图1图示了用于富集目标靶序列的本文所述方法的优选实施方案的示意图。总之,图1描述了从核酸片段文库或多个核酸片段中分离或富集包含靶核酸序列的核酸片段或***片段的方法。图1的方法包括产生核酸片段或***片段的连接文库,其中该连接文库的每个片段或***片段包含共同的正向衔接子和与正向衔接子不同的片段或***片段特异性反向衔接子,以使得使用针对共同正向衔接子的引物和针对反向衔接子的引物进行的消减PCR能富集包含靶核酸序列的核酸片段或***片段。图1所示方法的输入是片段化的DNA。片段化的DNA是双链的且包含DNA片段文库或多个DNA片段。在一个实施方案中,DNA片段可来自复合DNA,如双链DNA、基因组DNA或来自超过一个有机体的混合的DNA。在一个实施方案中,DNA片段可来自已通过第一链合成反应转化成cDNA的RNA,该转化使用本领域公知的、用于从RNA模板产生cDNA的任何方法,可包括但不限于将RNA与引物(即随机引物)相组合,以及使用RNA依赖性DNA聚合酶逆转录RNA模板。在一个实施方案中,DNA片段可来自已使用本领域公知的任何方法通过第一和第二链合成反应转化成双链cDNA的RNA。可通过本文描述的任何用于核酸片段化的方法来实现DNA的片段化以产生DNA片段,该方法可包括但不限于物理的(即超声处理)和/或化学的(即限制酶处理)片段化反应。
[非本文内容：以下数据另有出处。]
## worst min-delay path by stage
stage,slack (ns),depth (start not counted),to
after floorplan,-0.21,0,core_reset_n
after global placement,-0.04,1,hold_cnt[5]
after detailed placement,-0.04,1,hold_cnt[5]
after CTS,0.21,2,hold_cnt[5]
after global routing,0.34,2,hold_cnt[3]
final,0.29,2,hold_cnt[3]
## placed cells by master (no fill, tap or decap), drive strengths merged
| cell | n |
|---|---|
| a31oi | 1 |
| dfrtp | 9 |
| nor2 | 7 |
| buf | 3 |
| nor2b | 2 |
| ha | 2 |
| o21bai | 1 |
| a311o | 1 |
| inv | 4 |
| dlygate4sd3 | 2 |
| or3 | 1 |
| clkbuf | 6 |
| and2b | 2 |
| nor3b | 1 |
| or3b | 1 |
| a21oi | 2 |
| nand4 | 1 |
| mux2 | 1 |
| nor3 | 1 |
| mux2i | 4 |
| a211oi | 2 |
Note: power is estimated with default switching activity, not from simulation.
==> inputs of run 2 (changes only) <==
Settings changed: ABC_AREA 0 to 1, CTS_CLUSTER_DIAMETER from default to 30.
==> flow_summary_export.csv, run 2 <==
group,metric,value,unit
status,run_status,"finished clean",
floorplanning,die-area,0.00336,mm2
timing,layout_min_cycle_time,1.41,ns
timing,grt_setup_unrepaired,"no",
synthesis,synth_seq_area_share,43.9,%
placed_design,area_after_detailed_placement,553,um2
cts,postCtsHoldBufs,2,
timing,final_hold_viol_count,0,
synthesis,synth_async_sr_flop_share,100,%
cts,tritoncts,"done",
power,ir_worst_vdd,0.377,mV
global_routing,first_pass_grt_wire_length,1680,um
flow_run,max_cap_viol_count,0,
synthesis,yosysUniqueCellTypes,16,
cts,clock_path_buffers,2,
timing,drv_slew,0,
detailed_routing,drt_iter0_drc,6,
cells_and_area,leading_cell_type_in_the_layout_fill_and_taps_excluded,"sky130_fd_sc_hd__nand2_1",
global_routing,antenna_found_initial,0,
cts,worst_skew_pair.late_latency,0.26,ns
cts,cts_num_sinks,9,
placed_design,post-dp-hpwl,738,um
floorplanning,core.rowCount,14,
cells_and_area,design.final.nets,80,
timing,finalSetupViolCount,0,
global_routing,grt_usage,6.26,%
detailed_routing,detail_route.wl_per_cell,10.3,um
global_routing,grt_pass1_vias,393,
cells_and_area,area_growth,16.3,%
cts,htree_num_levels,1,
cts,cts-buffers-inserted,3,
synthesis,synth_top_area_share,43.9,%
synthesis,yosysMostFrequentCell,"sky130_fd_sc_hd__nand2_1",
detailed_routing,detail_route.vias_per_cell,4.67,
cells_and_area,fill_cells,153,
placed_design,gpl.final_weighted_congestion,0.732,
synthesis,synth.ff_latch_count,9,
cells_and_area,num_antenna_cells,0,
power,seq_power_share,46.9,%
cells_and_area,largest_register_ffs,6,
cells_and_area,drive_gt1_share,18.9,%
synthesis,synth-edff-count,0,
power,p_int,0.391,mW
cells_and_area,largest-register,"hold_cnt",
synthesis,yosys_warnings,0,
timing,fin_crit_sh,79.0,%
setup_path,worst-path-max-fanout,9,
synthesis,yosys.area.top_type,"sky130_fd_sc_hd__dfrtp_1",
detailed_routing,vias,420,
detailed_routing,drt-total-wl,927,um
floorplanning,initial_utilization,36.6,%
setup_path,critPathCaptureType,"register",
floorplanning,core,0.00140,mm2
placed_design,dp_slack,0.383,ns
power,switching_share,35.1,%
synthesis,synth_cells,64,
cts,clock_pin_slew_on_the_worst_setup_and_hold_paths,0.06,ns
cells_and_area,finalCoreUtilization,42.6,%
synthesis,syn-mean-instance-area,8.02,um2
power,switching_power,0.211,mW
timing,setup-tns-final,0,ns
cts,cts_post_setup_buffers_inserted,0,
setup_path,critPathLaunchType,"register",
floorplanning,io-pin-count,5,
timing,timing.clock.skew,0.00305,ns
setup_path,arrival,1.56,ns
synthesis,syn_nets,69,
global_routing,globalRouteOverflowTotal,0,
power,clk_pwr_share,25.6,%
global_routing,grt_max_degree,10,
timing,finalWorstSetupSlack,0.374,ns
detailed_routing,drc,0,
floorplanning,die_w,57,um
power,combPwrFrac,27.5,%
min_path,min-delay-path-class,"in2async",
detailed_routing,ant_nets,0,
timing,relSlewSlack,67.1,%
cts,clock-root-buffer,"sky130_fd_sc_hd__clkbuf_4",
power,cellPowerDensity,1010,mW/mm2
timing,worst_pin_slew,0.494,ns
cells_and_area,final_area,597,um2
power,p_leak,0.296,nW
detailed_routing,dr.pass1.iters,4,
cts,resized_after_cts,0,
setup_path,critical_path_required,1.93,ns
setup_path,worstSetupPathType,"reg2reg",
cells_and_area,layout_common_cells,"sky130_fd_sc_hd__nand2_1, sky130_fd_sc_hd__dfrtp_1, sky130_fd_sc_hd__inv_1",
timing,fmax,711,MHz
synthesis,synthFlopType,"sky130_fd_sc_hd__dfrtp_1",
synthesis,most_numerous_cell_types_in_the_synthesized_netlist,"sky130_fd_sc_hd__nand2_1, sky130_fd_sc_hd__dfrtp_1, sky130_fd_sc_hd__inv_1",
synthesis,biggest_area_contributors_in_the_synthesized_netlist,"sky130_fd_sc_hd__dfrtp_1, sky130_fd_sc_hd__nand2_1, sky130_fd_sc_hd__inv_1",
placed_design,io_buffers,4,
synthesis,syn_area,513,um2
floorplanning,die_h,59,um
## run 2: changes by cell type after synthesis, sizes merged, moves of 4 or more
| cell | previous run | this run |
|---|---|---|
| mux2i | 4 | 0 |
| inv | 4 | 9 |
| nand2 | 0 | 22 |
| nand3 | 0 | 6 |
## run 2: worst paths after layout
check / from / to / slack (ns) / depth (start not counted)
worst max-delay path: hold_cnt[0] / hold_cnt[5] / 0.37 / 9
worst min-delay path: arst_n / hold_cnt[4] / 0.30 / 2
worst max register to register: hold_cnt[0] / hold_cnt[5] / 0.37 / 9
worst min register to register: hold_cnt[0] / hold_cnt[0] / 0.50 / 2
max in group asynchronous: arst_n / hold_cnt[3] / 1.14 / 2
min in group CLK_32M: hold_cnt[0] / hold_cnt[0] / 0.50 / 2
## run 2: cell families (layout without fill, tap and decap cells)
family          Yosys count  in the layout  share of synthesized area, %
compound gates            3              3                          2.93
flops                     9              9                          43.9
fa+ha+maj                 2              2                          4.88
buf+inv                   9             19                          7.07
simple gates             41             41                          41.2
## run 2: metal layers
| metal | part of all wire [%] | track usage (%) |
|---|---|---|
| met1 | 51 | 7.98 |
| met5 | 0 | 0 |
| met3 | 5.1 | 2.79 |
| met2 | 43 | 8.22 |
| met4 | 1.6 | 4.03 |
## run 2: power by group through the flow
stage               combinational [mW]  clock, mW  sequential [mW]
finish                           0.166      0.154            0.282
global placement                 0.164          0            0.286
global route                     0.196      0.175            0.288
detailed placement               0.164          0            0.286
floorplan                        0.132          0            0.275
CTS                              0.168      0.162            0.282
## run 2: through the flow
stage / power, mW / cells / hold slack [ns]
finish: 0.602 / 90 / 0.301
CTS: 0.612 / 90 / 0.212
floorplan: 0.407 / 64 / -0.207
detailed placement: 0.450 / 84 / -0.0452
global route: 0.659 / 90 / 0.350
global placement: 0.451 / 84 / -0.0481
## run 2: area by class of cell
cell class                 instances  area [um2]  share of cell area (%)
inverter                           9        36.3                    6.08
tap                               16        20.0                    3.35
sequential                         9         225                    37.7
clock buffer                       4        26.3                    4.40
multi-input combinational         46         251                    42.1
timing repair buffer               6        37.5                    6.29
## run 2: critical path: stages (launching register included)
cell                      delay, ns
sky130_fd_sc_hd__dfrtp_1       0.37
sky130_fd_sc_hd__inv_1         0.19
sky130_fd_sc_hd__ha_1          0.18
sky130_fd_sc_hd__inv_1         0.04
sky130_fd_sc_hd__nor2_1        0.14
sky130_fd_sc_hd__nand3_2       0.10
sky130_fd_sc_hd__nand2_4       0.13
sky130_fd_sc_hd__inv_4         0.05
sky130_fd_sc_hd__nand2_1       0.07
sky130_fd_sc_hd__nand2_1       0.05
===== config.mk =====
export PLATFORM = sky130hd
export DESIGN_NAME = mem_arbiter
export DESIGN_NICKNAME = d
export VERILOG_FILES = /design/src/source/m72_pkg.sv /design/src/source/mem_arbiter.sv
export SDC_FILE = /design/constraint.sdc
export NUM_CORES = 1
export LEC_CHECK = 0
export BUFFER_PORTS_ARGS = -buffer_cell sky130_fd_sc_hd__buf_2
export CORE_ASPECT_RATIO = 1.4
export CORE_MARGIN = 4
export CORE_UTILIZATION = 35
export DETAILED_ROUTE_END_ITERATION = 6
export GPL_ROUTABILITY_DRIVEN = 0
export PLACE_DENSITY = 0.69
export SLEW_MARGIN = 20
export SYNTH_ARGS = -nofsm -noshare
export SYNTH_HDL_FRONTEND = slang
export SYNTH_SLANG_ARGS = --single-unit

===== constraint.sdc =====
create_clock -name CLK_32M -period 1.45 [get_ports CLK_32M]
set_input_delay 0.145 -clock CLK_32M [delete_from_list [all_inputs] [get_ports CLK_32M]]
set_output_delay 0.145 -clock CLK_32M [all_outputs]
set_load 0.01 [all_outputs]

===== src/source/m72_pkg.sv =====
package m72_pkg;

	// game memory geometry
	localparam int MEM_AW = 12;
	localparam int MEM_WORDS = 1 << MEM_AW;

	// cycles from mem_start to mem_done
	localparam int MEM_LATENCY = 4;

	// core reset hold after the download ends
	localparam int RESET_HOLD = 64;

	// leading download bytes that form the board config
	localparam int CFG_BYTES = 2;

	typedef logic [MEM_AW-1:0] mem_addr_t;
	typedef logic [15:0] mem_data_t;
	typedef logic [7:0] byte_t;

	// bit 0 enables the low byte
	typedef logic [1:0] be_t;

	typedef logic [$clog2(MEM_LATENCY)-1:0] lat_cnt_t;
	typedef logic [$clog2(RESET_HOLD)-1:0] hold_cnt_t;
	typedef logic [$clog2(CFG_BYTES+1)-1:0] cfg_cnt_t;

	typedef struct packed {
		byte_t board_id;
		byte_t board_flags;
	} board_cfg_t;

	// one access from the arbiter to the memory
	typedef struct packed {
		mem_addr_t addr;
		mem_data_t wdata;
		be_t be;
		logic we;
	} mem_req_t;

	typedef enum logic {
		ARB_IDLE,
		ARB_BUSY
	} arb_state_t;

endpackage


===== src/source/mem_arbiter.sv =====
module mem_arbiter (
	input logic CLK_32M,
	input logic arst_n,
	input logic ld_req,
	input m72_pkg::mem_addr_t ld_addr,
	input m72_pkg::mem_data_t ld_data,
	input m72_pkg::be_t ld_be,
	output logic ld_ack,
	input logic cpu_req,
	input m72_pkg::mem_addr_t cpu_addr,
	input logic cpu_we,
	input m72_pkg::be_t cpu_ds,
	input m72_pkg::mem_data_t cpu_d,
	output logic cpu_ack,
	output m72_pkg::mem_data_t cpu_q,
	input logic gfx_req,
	input m72_pkg::mem_addr_t gfx_addr,
	output logic gfx_ack,
	output m72_pkg::mem_data_t gfx_q,
	output logic mem_start,
	output m72_pkg::mem_req_t mem_req,
	input logic mem_done,
	input m72_pkg::mem_data_t mem_rdata
);

	m72_pkg::arb_state_t state;
	logic ld_pend;
	logic cpu_pend;
	logic gfx_pend;
	// one-hot {gfx, cpu, loader}
	logic [2:0] sel;
	logic [2:0] gnt;

	assign ld_pend = ld_req != ld_ack;
	assign cpu_pend = cpu_req != cpu_ack;
	assign gfx_pend = gfx_req != gfx_ack;

	// loader first, then cpu, then gfx
	always_comb begin
		sel = 3'b000;
		if (ld_pend)
			sel = 3'b001;
		else if (cpu_pend)
			sel = 3'b010;
		else if (gfx_pend)
			sel = 3'b100;
	end

	always_ff @(posedge CLK_32M or negedge arst_n) begin
		if (!arst_n) begin
			state <= m72_pkg::ARB_IDLE;
			gnt <= 3'b000;
			mem_start <= 1'b0;
			ld_ack <= 1'b0;
			cpu_ack <= 1'b0;
			gfx_ack <= 1'b0;
		end else begin
			mem_start <= 1'b0;
			case (state)
				m72_pkg::ARB_IDLE: begin
					if (sel != 3'b000) begin
						gnt <= sel;
						mem_start <= 1'b1;
						state <= m72_pkg::ARB_BUSY;
					end
				end
				m72_pkg::ARB_BUSY: begin
					if (mem_done) begin
						if (gnt[0])
							ld_ack <= ~ld_ack;
						if (gnt[1])
							cpu_ack <= ~cpu_ack;
						if (gnt[2])
							gfx_ack <= ~gfx_ack;
						state <= m72_pkg::ARB_IDLE;
					end
				end
				default: state <= m72_pkg::ARB_IDLE;
			endcase
		end
	end

	always_ff @(posedge CLK_32M) begin
		if (state == m72_pkg::ARB_IDLE) begin
			if (ld_pend)
				mem_req <= '{addr: ld_addr, wdata: ld_data, be: ld_be, we: 1'b1};
			else if (cpu_pend)
				mem_req <= '{addr: cpu_addr, wdata: cpu_d, be: cpu_ds, we: cpu_we};
			else
				mem_req <= '{addr: gfx_addr, wdata: '0, be: 2'b11, we: 1'b0};
		end
		if (state == m72_pkg::ARB_BUSY && mem_done) begin
			if (gnt[1])
				cpu_q <= mem_rdata;
			if (gnt[2])
				gfx_q <= mem_rdata;
		end
	end

	a_done_when_busy: assert property (@(posedge CLK_32M) disable iff (!arst_n)
		mem_done |-> state == m72_pkg::ARB_BUSY)
		else $error("mem_done without an access in flight");

	a_start_from_idle: assert property (@(posedge CLK_32M) disable iff (!arst_n)
		mem_start |-> $past(state == m72_pkg::ARB_IDLE))
		else $error("mem_start not issued from idle");

endmodule


# [Yosys cells after proc, flatten, opt, wreduce, memory -nomap -nowiden]
# Index checks and enable logic that the tools add are counted.
# W data, S select, Z words.
[op_classes] eq_ne=3 n_mux=9 bitwise=4 reduce_logical=8
[ops] operator="$mux W31" count=2
[ops] operator="$mux W3" count=3
[ops] operator="$reduce_and A3 Y1" count=3
[ops] operator="$reduce_and A2 Y1" count=3
[ops] operator="$not A1 Y1" count=4
[ops] operator="$mux W1" count=3
[ops] operator="$ne A1 B1 Y1" count=3
[ops] operator="$reduce_bool A3 Y1" count=1
[ops] operator="$pmux W1 S2" count=1
[ops] operator="$logic_and A1 B1 Y1" count=1
[word_totals] regBits=71 inputBits=95 out_inout_bits=67 wordCells=36

# [Longest topological paths before layout]
# Gate-level depths: netlist of the first run.
[depth] word_depth=7 ltp_mapped=5

# [Least setup slack after synthesis of the first run]
# Ideal clock, no wire load.
[synth_path] path_type="register to register" from="register state" to="register gnt[2]" setup_time_ns=0.119 arrival_time_ns=1.486 required_ns=1.331 path_slack_ns=-0.155 stages_incl_launch_ff=5 path_buffers=1 synth_period_minus_slack_ns=1.605 path_cell_list="dfrtp_1 buf_4 inv_1 o21ai_0 o21a_1"
[synth_via] elab_chain_len=2
[synth_lines] element="start: declaration" line_no="mem_arbiter.sv:26" rtl="m72_pkg::arb_state_t state;"
[synth_lines] element="start signal: assignment" line_no="mem_arbiter.sv:51" rtl="state <= m72_pkg::ARB_IDLE;"
[synth_lines] element="start signal: assignment" line_no="mem_arbiter.sv:64" rtl="state <= m72_pkg::ARB_BUSY;"
[synth_lines] element="start signal: assignment" line_no="mem_arbiter.sv:75" rtl="state <= m72_pkg::ARB_IDLE;"
[synth_lines] element="$not A1 Y1 (no source line)"
[synth_lines] element="$reduce_and A2 Y1 (no source line)"
[synth_lines] element="end signal: assignment" line_no="mem_arbiter.sv:62" rtl="gnt <= sel;"
[synth_lines] element="end: declaration" line_no="mem_arbiter.sv:32" rtl="logic [2:0] gnt;"
# Every way passes these cells.
# A chain may end at the register's enable or synchronous reset.

# [Worst setup path in the final report of the first run]
[layout_path] from="register ld_ack" to="register mem_req[2] (netlist name), data pin"
[layout_via] elab_chain_len=2
[layout_lines] element="start: declaration" line_no="mem_arbiter.sv:8" rtl="output logic ld_ack,"
[layout_lines] element="start signal: assignment" line_no="mem_arbiter.sv:70" rtl="ld_ack <= ~ld_ack;"
[layout_lines] element="$ne A1 B1 Y1" line_no="mem_arbiter.sv:34" rtl="assign ld_pend = ld_req != ld_ack;"
[layout_lines] element="$mux W31" line_no="mem_arbiter.sv:85" rtl="if (ld_pend)"
[layout_lines] element="end signal: assignment" line_no="mem_arbiter.sv:86" rtl="mem_req <= '{addr: ld_addr, wdata: ld_data, be: ld_be, we: 1'b1};"
[layout_lines] element="end signal: assignment" line_no="mem_arbiter.sv:88" rtl="mem_req <= '{addr: cpu_addr, wdata: cpu_d, be: cpu_ds, we: cpu_we};"
[layout_lines] element="end signal: assignment" line_no="mem_arbiter.sv:90" rtl="mem_req <= '{addr: gfx_addr, wdata: '0, be: 2'b11, we: 1'b0};"
[layout_lines] element="end: declaration" line_no="mem_arbiter.sv:21" rtl="output m72_pkg::mem_req_t mem_req,"
# Every way passes these cells.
如图1所示,单一正向衔接子与DNA片段连接。在一个实施方案中,单一正向衔接子可包含已知的序列。在一个实施方案中,单一正向衔接子可以是共同的衔接子。在一个实施方案中,DNA片段可以经历如本文所述的末端修复反应以产生平端。在该实施方案中,单一正向衔接子还可包含平端,并且在单一正向衔接子和DNA片段之间的连接可通过如本文所述的平端连接来进行。可通过使用酶(即T4DNA连接酶)和本领域中已知的方法来促进连接,包括但不限于可商购获得的试剂盒,如EncoreTM Ultra Low Input NGS Library System。在图1中,正向衔接子可包含与DNA片段5’末端上的游离5’磷酸连接的链(连接链)和不与DNA片段3’末端连接的链(非连接链)。在一个实施方案中,连接反应可导致在单一正向衔接子的非连接链和DNA片段的3’末端之间产生切口或缺口。在该实施方案中,可通过缺口修复或补平反应来修复或补平切口或缺口,其中可使用聚合酶(优选DNA依赖性DNA聚合酶,诸如Taq DNA聚合酶)延伸DNA片段的3’末端,其中正向衔接子的连接链可作为模板。在该实施方案中,缺口修复产生具有互补末端的DNA片段。如图1所述,使具有互补末端的DNA片段变性,以产生包含具有互补末端的单链DNA片段的变性文库。可使用本领域中已知的任何方法来实现变性,该方法可包括但不限于热变性和/或化学变性。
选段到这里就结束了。